• _Exercise prompt_
Extract every line below that contains the word "runs".

• _Records for the exercise_

[Start of Attachment]

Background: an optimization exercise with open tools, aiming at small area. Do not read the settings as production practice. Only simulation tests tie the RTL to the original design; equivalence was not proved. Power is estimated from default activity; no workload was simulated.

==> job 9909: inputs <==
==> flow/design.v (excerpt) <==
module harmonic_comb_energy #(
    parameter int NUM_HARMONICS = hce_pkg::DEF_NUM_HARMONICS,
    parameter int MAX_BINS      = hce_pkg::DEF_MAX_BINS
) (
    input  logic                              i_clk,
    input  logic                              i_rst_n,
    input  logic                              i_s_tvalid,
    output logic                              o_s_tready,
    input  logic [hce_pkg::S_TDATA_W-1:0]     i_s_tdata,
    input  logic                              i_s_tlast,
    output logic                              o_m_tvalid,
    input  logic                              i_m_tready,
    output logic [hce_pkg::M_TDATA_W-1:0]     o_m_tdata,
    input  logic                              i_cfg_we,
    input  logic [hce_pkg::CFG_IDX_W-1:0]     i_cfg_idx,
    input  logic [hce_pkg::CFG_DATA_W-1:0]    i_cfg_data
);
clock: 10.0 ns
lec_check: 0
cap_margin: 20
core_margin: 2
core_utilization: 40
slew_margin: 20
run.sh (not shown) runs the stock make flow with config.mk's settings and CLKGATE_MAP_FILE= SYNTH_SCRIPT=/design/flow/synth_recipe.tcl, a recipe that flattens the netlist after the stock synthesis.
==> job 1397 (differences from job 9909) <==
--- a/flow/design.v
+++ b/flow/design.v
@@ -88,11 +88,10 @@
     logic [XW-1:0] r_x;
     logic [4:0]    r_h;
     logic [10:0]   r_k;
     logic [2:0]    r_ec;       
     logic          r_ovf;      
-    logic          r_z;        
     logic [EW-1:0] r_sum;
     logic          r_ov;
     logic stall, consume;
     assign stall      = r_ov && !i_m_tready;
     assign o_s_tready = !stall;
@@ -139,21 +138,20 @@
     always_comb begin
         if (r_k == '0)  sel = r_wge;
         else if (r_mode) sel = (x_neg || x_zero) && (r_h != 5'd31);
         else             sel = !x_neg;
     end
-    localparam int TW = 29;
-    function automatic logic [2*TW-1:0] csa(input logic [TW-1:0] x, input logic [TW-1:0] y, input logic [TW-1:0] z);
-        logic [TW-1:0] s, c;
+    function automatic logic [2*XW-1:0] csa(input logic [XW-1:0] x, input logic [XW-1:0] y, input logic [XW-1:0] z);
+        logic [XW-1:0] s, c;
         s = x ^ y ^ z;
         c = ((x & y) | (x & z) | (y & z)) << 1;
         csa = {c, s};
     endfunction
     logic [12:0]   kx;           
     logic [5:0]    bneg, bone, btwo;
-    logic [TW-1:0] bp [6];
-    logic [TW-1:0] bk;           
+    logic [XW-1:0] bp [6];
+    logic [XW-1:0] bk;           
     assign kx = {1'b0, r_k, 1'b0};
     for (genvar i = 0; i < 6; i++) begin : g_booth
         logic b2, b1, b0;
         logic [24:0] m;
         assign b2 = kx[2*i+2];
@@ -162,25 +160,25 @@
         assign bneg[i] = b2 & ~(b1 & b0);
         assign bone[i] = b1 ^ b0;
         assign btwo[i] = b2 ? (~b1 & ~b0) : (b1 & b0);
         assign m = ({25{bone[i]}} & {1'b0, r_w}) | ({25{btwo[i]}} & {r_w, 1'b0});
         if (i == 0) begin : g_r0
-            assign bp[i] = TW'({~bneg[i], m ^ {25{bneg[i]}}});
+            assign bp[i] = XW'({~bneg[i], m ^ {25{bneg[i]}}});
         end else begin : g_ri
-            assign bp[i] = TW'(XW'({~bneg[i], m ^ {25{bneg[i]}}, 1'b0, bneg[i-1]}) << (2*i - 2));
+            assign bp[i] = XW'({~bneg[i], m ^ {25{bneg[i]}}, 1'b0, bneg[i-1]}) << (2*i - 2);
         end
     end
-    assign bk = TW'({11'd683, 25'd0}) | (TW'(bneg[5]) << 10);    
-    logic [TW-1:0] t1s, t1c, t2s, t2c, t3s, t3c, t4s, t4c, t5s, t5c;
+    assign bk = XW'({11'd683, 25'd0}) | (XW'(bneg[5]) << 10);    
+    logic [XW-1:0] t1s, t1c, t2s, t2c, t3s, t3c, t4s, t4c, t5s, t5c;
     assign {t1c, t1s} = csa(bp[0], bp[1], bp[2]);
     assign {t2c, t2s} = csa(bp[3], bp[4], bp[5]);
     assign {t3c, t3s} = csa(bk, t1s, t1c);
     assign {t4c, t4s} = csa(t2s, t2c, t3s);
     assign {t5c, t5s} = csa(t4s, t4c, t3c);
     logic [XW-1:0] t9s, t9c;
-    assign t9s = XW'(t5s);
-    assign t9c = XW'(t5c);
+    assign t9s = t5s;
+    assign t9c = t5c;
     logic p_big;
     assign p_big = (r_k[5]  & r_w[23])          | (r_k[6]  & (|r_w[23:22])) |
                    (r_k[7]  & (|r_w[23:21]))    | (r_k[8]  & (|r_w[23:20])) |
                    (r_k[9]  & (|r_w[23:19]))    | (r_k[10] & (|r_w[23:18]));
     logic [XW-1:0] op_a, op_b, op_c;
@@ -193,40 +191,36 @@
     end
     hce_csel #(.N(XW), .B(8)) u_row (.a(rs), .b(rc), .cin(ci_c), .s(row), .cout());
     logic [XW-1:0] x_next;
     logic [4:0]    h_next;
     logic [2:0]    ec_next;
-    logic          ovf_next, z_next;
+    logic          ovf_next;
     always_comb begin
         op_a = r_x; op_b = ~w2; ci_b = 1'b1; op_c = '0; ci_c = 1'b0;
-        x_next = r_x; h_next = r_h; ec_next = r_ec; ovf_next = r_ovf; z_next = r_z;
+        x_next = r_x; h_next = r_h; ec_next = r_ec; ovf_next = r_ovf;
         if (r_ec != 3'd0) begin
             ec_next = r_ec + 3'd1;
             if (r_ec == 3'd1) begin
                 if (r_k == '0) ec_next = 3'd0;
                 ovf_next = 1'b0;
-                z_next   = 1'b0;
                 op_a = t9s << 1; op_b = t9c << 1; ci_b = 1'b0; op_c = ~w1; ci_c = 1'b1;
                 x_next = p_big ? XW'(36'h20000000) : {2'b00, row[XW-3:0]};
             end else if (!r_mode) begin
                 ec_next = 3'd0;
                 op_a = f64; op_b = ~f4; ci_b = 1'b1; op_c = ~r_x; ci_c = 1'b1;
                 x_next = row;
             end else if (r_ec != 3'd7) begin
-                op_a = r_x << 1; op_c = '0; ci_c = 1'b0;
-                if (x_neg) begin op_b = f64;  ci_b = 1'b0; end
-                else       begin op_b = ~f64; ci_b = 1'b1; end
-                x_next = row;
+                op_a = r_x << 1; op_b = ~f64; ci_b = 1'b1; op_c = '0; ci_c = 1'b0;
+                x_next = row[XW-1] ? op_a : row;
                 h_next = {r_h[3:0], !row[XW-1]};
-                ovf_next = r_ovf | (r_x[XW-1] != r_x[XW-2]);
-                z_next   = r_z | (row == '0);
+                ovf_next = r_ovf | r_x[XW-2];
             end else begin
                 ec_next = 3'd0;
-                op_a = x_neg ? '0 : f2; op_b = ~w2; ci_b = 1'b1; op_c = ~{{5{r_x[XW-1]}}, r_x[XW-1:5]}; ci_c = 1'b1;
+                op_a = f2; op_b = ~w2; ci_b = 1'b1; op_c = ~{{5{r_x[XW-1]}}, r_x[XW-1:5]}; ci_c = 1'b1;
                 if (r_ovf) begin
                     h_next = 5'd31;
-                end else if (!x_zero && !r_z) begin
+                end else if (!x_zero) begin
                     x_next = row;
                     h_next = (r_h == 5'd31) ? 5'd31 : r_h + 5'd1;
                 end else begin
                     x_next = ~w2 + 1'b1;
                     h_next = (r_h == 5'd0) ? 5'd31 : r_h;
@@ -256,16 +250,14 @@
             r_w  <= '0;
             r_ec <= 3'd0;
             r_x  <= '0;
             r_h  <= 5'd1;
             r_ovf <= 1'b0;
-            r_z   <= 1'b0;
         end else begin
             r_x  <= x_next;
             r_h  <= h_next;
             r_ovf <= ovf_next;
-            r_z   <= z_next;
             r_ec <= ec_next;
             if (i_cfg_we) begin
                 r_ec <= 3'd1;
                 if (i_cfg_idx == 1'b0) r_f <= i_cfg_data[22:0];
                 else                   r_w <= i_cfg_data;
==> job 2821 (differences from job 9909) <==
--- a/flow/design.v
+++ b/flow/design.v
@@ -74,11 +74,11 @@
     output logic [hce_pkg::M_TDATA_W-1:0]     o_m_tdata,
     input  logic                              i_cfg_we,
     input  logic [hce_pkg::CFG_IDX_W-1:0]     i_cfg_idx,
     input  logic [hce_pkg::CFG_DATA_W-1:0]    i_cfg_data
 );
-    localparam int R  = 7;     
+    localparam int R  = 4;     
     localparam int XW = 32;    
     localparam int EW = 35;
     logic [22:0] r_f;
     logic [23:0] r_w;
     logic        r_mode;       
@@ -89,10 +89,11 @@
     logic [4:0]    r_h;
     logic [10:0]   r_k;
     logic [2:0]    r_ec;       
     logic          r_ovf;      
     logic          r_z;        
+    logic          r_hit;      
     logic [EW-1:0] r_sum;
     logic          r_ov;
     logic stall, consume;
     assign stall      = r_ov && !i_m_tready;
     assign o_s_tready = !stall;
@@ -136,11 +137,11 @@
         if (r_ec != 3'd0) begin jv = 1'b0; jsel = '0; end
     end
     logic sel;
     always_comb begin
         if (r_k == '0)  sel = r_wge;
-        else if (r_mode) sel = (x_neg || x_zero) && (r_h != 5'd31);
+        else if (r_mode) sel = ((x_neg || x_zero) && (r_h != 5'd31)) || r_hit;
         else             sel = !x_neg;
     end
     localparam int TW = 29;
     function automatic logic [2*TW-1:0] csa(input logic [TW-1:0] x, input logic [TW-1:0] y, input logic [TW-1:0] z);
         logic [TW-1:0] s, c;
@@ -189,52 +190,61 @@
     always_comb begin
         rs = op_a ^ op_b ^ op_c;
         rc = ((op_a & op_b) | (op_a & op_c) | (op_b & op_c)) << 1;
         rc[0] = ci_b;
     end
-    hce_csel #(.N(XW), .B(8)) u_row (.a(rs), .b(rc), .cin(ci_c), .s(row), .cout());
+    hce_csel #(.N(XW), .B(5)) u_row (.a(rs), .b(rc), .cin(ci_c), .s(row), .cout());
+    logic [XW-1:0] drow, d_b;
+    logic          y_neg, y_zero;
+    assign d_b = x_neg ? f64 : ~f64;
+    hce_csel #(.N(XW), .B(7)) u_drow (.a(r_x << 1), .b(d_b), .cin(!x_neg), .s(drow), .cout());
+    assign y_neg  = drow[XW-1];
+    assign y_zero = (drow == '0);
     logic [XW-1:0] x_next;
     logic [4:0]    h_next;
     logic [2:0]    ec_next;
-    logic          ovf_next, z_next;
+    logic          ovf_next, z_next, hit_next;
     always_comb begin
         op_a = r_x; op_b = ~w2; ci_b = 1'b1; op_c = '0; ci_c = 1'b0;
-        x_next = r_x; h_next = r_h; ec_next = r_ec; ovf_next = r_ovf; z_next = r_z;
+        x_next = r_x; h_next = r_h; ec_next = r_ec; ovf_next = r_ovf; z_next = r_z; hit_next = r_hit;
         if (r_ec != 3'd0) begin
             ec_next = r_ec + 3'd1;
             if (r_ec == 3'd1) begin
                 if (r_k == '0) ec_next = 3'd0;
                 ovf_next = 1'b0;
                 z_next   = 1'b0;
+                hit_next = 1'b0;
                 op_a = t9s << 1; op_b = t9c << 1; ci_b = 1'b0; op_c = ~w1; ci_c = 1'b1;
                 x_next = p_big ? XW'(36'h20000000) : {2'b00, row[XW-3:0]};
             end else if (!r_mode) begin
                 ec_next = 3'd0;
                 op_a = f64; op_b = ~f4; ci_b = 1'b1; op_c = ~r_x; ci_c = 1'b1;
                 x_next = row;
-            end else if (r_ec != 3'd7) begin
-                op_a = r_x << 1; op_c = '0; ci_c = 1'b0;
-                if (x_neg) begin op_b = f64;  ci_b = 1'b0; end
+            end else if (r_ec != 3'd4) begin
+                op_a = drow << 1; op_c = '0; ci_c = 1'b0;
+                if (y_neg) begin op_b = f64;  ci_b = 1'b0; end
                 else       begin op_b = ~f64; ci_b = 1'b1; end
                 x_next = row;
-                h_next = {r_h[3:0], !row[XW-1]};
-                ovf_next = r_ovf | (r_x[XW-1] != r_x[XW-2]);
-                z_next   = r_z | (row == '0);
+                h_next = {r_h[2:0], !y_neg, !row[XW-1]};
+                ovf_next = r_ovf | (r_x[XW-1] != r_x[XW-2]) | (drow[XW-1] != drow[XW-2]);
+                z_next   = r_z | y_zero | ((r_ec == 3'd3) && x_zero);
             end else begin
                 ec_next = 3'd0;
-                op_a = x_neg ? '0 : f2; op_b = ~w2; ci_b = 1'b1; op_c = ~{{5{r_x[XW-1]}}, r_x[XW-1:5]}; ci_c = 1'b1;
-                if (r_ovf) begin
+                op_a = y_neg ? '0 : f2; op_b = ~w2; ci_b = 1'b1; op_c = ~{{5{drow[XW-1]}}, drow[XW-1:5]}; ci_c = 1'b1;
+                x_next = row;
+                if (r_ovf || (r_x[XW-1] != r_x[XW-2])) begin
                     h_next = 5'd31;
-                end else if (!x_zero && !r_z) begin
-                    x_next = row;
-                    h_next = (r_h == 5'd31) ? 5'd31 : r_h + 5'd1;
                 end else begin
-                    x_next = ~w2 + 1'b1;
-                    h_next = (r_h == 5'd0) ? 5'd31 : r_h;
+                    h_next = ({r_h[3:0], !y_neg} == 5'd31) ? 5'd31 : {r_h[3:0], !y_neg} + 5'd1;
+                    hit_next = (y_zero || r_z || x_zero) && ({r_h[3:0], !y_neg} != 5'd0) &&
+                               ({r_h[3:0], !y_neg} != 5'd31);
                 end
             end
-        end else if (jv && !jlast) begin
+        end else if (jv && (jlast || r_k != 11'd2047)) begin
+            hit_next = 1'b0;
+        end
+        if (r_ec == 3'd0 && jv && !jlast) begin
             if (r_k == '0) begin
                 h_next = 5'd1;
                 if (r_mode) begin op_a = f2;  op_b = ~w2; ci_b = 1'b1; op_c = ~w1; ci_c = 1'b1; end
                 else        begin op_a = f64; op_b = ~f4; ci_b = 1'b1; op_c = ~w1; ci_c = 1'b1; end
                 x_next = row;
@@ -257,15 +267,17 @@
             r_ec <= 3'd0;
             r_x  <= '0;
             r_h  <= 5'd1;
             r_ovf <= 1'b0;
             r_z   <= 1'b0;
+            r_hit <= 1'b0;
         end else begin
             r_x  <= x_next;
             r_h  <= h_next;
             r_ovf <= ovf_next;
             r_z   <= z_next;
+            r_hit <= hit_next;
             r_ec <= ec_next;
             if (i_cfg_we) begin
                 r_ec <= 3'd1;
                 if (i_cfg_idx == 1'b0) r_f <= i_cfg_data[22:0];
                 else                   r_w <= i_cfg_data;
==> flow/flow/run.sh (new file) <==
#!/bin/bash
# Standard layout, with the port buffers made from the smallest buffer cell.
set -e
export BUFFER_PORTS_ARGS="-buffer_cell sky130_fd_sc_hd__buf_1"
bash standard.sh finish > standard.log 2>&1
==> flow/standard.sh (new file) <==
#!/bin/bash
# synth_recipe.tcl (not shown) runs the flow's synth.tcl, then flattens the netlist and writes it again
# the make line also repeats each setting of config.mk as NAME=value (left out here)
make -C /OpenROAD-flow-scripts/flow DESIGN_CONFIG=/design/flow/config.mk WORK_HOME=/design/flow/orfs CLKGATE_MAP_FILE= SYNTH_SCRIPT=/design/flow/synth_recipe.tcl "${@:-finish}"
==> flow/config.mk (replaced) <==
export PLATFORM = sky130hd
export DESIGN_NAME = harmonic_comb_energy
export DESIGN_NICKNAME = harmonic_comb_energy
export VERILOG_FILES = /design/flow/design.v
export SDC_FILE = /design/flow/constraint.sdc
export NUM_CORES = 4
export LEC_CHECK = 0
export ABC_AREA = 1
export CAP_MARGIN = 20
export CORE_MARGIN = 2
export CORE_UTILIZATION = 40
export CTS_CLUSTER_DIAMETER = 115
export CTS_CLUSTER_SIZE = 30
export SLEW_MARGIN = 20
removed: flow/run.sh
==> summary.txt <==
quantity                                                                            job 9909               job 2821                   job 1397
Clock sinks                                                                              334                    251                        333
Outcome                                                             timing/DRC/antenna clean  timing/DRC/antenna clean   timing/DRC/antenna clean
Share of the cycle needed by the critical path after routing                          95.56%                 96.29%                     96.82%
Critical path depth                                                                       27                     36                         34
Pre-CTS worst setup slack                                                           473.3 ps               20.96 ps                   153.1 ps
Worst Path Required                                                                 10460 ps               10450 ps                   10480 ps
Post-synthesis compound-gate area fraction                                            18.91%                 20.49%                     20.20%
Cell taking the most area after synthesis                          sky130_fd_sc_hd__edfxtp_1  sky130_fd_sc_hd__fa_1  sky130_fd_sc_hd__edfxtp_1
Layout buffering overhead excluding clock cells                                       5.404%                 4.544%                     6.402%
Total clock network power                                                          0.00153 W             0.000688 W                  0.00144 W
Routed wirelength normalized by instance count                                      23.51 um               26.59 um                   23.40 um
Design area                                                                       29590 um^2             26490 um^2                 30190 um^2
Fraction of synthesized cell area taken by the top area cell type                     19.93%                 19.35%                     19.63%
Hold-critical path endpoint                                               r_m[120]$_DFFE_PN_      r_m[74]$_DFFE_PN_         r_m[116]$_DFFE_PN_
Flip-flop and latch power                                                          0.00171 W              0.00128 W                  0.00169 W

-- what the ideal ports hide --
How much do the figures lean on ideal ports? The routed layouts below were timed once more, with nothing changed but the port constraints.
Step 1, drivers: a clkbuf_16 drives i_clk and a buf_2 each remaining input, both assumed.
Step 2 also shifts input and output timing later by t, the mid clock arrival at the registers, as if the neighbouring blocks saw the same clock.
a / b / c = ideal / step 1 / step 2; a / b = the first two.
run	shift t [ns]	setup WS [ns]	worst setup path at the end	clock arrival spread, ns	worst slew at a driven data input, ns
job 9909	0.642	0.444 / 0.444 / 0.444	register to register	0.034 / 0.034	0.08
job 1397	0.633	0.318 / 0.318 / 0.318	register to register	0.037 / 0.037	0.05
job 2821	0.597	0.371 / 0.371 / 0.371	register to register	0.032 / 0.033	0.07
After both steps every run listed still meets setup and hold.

[End of Attachment]
[Start of Attachment]

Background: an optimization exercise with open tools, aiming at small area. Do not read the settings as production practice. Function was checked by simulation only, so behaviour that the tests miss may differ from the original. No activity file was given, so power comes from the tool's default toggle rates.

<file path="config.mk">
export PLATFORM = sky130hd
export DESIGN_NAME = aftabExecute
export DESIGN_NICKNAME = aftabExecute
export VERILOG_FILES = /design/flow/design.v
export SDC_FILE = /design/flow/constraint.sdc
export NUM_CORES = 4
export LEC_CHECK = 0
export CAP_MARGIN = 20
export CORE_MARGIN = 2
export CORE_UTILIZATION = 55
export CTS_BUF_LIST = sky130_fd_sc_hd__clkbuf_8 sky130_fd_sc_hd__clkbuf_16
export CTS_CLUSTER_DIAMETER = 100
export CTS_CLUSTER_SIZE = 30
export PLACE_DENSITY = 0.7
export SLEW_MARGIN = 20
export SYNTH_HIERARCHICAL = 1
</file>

[End of Attachment]

• _Exercise response_
run.sh (not shown) runs the stock make flow with config.mk's settings and CLKGATE_MAP_FILE= SYNTH_SCRIPT=/design/flow/synth_recipe.tcl, a recipe that flattens the netlist after the stock synthesis.
# synth_recipe.tcl (not shown) runs the flow's synth.tcl, then flattens the netlist and writes it again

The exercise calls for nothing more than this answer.